* ACTIVITY: Beneath this line is the data. Output exactly the lines from the line with "cts_tree = built" to the line with "Among the figures", both ends included, and nothing more.

Stored items:

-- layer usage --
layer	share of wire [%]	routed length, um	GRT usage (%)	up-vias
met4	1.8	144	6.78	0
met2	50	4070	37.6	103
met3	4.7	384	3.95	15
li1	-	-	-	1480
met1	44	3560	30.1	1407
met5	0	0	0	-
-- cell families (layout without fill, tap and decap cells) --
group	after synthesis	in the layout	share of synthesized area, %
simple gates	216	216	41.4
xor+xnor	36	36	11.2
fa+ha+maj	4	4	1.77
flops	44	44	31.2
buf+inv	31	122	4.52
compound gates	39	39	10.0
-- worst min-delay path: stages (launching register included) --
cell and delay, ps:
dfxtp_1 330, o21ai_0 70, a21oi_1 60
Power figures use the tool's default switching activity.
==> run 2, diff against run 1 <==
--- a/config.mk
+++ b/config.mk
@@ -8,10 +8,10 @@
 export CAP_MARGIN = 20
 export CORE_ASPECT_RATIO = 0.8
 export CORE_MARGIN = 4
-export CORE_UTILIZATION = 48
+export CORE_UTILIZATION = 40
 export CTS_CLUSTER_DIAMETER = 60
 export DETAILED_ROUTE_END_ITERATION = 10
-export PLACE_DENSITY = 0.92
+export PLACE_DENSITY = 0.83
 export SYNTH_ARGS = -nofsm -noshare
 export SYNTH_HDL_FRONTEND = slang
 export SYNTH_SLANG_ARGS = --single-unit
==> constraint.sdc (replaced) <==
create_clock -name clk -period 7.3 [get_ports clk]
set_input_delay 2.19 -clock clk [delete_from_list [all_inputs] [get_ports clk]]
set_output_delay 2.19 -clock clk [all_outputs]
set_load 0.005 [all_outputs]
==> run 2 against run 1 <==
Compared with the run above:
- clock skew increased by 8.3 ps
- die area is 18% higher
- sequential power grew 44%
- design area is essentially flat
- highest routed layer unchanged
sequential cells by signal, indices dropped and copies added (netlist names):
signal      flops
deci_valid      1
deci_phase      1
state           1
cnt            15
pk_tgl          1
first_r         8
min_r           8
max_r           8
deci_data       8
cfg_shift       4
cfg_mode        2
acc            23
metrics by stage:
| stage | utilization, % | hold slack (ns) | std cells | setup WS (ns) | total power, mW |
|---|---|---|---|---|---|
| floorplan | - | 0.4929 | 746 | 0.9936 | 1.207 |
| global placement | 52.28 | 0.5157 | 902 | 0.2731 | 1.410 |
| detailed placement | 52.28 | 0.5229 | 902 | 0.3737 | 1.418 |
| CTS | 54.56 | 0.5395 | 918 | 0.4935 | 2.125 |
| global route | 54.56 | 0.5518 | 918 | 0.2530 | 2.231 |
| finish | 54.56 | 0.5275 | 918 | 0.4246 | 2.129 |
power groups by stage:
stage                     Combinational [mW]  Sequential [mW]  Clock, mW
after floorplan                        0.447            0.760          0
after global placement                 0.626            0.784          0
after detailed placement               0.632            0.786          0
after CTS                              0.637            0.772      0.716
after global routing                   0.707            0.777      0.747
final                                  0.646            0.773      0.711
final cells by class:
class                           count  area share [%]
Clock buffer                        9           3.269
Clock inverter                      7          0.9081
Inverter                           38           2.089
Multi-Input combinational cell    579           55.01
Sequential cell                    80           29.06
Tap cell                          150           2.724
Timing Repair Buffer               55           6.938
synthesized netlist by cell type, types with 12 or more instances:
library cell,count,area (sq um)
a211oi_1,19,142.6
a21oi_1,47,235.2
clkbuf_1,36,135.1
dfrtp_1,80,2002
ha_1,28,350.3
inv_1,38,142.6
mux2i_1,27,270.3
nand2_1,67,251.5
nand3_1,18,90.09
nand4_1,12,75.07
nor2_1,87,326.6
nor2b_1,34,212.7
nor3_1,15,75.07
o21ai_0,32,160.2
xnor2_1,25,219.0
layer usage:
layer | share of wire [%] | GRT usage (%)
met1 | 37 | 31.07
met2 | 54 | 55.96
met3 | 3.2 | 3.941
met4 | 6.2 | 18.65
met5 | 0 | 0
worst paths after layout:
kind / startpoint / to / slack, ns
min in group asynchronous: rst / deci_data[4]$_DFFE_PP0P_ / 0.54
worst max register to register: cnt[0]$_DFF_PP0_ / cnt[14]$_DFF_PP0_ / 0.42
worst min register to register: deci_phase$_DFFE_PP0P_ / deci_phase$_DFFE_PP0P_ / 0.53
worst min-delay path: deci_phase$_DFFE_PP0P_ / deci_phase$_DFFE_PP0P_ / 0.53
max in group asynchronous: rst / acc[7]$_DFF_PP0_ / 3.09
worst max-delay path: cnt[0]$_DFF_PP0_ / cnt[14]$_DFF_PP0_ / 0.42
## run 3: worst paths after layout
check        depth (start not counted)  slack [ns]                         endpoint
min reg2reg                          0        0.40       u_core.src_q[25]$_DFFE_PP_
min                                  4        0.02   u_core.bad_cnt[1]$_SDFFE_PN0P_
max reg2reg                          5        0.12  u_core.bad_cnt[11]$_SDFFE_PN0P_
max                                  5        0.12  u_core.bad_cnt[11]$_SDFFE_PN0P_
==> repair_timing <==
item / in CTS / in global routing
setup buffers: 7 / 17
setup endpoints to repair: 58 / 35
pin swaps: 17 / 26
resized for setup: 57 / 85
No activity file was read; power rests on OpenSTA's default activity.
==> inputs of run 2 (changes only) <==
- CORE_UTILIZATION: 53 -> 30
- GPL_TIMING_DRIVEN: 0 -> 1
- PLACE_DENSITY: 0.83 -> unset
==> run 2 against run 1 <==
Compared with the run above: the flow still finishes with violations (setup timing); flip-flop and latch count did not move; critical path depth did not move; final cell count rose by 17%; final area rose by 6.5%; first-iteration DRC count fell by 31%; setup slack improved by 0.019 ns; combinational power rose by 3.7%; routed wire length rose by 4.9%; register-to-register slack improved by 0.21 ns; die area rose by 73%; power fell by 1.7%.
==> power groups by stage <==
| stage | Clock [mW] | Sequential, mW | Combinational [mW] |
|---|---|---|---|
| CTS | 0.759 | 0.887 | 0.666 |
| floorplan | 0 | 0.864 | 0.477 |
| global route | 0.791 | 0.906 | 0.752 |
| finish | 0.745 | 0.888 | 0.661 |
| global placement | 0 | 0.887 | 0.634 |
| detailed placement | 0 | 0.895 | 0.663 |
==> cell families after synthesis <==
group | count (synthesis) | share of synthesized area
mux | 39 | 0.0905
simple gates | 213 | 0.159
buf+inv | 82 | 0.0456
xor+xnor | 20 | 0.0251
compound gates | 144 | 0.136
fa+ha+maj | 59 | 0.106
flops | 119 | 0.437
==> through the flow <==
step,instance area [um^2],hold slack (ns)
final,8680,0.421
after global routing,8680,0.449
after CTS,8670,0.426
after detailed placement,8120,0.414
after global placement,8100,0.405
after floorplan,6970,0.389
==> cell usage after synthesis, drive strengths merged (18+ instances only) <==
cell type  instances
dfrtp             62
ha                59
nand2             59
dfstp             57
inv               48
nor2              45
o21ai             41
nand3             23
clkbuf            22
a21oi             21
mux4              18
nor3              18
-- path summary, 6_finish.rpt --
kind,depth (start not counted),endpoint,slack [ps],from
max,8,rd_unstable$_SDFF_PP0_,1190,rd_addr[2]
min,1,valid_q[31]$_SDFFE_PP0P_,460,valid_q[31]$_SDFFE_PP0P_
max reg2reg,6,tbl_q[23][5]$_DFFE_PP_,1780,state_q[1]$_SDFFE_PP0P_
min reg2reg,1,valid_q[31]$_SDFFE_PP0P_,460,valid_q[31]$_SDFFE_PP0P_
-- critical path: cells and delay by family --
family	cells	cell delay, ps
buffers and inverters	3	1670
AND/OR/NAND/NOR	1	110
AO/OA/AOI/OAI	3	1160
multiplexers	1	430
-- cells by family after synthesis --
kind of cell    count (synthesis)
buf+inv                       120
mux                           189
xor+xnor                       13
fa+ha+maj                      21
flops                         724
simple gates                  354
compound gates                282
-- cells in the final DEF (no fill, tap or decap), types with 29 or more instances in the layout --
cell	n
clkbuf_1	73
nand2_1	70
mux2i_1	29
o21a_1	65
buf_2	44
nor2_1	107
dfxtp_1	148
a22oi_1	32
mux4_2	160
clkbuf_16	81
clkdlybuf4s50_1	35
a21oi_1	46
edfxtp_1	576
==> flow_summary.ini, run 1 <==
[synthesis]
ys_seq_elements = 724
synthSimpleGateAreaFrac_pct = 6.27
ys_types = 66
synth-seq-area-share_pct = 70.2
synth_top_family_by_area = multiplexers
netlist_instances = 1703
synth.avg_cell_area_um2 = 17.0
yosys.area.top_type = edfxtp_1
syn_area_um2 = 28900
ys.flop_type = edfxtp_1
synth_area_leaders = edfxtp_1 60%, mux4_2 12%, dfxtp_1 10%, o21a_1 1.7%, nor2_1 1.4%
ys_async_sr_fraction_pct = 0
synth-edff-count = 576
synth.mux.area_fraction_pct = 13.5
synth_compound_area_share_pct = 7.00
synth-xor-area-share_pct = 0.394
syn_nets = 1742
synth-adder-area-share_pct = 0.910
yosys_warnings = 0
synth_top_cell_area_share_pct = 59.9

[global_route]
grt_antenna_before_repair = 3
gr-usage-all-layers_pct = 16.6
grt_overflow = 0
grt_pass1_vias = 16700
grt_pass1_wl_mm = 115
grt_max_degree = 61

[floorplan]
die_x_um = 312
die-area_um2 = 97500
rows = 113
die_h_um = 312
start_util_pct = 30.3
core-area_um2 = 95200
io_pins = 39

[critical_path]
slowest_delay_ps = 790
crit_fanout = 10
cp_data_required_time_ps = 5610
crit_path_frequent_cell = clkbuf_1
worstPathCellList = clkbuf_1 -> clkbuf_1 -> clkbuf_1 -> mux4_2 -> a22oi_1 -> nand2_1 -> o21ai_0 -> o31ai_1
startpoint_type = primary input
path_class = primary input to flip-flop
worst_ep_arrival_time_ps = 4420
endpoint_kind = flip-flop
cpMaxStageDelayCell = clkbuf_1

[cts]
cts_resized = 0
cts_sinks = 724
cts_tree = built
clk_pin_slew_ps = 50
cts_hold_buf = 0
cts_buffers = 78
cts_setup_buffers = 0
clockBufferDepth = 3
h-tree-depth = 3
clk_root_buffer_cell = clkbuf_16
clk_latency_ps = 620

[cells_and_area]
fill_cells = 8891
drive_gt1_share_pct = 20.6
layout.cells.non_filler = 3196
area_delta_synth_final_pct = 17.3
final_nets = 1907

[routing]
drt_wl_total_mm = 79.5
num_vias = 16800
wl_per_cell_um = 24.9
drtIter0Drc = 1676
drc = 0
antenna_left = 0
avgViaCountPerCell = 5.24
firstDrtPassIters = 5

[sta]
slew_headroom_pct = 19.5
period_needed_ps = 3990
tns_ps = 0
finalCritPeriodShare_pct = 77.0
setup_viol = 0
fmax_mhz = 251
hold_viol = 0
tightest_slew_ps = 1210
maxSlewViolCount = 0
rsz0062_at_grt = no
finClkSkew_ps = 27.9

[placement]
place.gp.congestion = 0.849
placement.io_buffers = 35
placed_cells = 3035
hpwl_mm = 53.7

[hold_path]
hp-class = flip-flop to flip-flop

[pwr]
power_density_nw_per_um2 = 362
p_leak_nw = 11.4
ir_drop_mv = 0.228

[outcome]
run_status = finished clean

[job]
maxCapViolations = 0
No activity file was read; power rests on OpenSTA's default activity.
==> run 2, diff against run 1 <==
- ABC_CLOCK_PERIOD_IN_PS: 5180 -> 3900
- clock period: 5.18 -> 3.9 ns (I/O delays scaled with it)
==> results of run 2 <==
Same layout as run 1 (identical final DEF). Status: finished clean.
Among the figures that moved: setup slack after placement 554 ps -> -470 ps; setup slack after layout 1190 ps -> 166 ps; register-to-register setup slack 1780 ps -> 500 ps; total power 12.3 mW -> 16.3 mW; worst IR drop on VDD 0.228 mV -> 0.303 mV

* * *

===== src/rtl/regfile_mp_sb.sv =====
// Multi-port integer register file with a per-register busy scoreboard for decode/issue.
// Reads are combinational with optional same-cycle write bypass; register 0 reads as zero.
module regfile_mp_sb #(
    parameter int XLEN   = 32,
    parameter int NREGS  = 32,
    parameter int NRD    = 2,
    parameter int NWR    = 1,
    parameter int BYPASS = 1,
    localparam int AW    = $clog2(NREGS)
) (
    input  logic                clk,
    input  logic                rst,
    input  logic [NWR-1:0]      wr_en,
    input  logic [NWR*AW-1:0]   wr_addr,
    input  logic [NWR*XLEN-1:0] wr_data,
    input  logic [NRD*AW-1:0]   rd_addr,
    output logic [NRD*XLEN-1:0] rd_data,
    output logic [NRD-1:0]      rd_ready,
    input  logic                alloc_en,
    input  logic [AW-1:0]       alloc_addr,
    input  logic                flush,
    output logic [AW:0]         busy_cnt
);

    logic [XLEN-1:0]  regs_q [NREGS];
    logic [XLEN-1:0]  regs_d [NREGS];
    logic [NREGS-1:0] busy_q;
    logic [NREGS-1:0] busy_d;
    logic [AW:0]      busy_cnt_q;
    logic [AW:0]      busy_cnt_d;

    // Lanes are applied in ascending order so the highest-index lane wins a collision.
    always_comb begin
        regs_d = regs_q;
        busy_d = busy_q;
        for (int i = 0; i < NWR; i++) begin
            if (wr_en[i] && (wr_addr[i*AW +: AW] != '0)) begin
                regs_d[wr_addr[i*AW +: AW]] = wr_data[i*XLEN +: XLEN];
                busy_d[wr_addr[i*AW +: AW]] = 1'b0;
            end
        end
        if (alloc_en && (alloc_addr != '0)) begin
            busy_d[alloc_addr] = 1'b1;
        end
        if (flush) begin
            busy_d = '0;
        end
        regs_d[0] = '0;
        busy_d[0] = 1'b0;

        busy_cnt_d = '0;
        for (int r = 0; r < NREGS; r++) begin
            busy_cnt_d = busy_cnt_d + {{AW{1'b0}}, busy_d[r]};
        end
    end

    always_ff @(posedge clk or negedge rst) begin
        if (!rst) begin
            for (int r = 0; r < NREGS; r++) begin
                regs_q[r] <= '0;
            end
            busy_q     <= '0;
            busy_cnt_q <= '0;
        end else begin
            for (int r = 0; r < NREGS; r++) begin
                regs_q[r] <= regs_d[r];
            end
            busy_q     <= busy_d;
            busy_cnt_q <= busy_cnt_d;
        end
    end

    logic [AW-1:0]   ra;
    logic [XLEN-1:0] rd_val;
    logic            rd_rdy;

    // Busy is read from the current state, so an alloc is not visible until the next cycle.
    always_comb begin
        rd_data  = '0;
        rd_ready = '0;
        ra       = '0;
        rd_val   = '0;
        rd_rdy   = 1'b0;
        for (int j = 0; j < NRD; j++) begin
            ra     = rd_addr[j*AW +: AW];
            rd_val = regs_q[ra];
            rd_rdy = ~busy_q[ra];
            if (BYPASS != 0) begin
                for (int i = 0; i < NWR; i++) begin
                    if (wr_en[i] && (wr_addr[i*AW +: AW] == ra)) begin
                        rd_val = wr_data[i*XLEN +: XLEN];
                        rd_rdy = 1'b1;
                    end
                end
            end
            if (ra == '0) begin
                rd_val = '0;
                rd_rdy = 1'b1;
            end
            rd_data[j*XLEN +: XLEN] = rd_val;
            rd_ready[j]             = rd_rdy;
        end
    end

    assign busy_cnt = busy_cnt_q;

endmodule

...

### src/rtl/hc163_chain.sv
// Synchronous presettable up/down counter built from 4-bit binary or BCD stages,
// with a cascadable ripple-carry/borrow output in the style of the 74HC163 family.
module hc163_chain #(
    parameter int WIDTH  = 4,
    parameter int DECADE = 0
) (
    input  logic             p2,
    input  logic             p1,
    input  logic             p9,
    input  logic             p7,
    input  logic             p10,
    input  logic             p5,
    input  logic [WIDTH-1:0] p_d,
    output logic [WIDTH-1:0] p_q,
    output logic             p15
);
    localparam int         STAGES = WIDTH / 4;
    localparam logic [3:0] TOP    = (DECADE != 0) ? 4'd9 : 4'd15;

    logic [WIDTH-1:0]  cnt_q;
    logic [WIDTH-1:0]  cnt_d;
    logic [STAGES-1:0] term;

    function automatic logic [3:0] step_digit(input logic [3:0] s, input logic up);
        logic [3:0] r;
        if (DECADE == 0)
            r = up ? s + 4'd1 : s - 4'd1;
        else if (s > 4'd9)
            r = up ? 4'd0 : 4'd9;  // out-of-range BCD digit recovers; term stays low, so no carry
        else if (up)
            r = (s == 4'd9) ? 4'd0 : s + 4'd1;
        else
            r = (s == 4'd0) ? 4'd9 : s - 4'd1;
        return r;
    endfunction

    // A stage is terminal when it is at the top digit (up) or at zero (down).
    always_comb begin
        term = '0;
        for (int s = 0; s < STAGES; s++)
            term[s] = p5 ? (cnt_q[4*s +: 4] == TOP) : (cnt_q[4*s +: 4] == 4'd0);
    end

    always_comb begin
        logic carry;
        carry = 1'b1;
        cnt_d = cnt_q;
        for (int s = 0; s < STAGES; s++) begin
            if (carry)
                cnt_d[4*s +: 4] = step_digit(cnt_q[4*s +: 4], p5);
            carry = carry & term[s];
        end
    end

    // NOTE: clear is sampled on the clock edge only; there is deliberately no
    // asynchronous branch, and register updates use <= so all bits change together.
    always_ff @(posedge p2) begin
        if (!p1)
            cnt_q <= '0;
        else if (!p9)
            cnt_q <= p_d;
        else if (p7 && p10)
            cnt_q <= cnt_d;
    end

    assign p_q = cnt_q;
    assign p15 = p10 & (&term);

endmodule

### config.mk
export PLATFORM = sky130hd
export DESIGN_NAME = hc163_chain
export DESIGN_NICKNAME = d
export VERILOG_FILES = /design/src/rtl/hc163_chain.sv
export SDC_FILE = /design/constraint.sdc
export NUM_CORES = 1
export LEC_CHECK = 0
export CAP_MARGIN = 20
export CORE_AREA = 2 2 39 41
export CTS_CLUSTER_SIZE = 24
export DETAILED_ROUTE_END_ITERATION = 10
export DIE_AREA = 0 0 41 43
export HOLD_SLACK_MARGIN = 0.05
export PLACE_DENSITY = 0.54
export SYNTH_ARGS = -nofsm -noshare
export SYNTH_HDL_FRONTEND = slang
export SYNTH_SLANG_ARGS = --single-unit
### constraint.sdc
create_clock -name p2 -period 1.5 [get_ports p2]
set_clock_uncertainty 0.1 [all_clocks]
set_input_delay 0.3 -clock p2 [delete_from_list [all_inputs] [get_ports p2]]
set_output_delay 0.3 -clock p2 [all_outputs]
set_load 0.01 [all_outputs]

* SOLUTION TO THIS EXERCISE:
cts_tree = built
clk_pin_slew_ps = 50
cts_hold_buf = 0
cts_buffers = 78
cts_setup_buffers = 0
clockBufferDepth = 3
h-tree-depth = 3
clk_root_buffer_cell = clkbuf_16
clk_latency_ps = 620

[cells_and_area]
fill_cells = 8891
drive_gt1_share_pct = 20.6
layout.cells.non_filler = 3196
area_delta_synth_final_pct = 17.3
final_nets = 1907

[routing]
drt_wl_total_mm = 79.5
num_vias = 16800
wl_per_cell_um = 24.9
drtIter0Drc = 1676
drc = 0
antenna_left = 0
avgViaCountPerCell = 5.24
firstDrtPassIters = 5

[sta]
slew_headroom_pct = 19.5
period_needed_ps = 3990
tns_ps = 0
finalCritPeriodShare_pct = 77.0
setup_viol = 0
fmax_mhz = 251
hold_viol = 0
tightest_slew_ps = 1210
maxSlewViolCount = 0
rsz0062_at_grt = no
finClkSkew_ps = 27.9

[placement]
place.gp.congestion = 0.849
placement.io_buffers = 35
placed_cells = 3035
hpwl_mm = 53.7

[hold_path]
hp-class = flip-flop to flip-flop

[pwr]
power_density_nw_per_um2 = 362
p_leak_nw = 11.4
ir_drop_mv = 0.228

[outcome]
run_status = finished clean

[job]
maxCapViolations = 0
No activity file was read; power rests on OpenSTA's default activity.
==> run 2, diff against run 1 <==
- ABC_CLOCK_PERIOD_IN_PS: 5180 -> 3900
- clock period: 5.18 -> 3.9 ns (I/O delays scaled with it)
==> results of run 2 <==
Same layout as run 1 (identical final DEF). Status: finished clean.
Among the figures that moved: setup slack after placement 554 ps -> -470 ps; setup slack after layout 1190 ps -> 166 ps; register-to-register setup slack 1780 ps -> 500 ps; total power 12.3 mW -> 16.3 mW; worst IR drop on VDD 0.228 mV -> 0.303 mV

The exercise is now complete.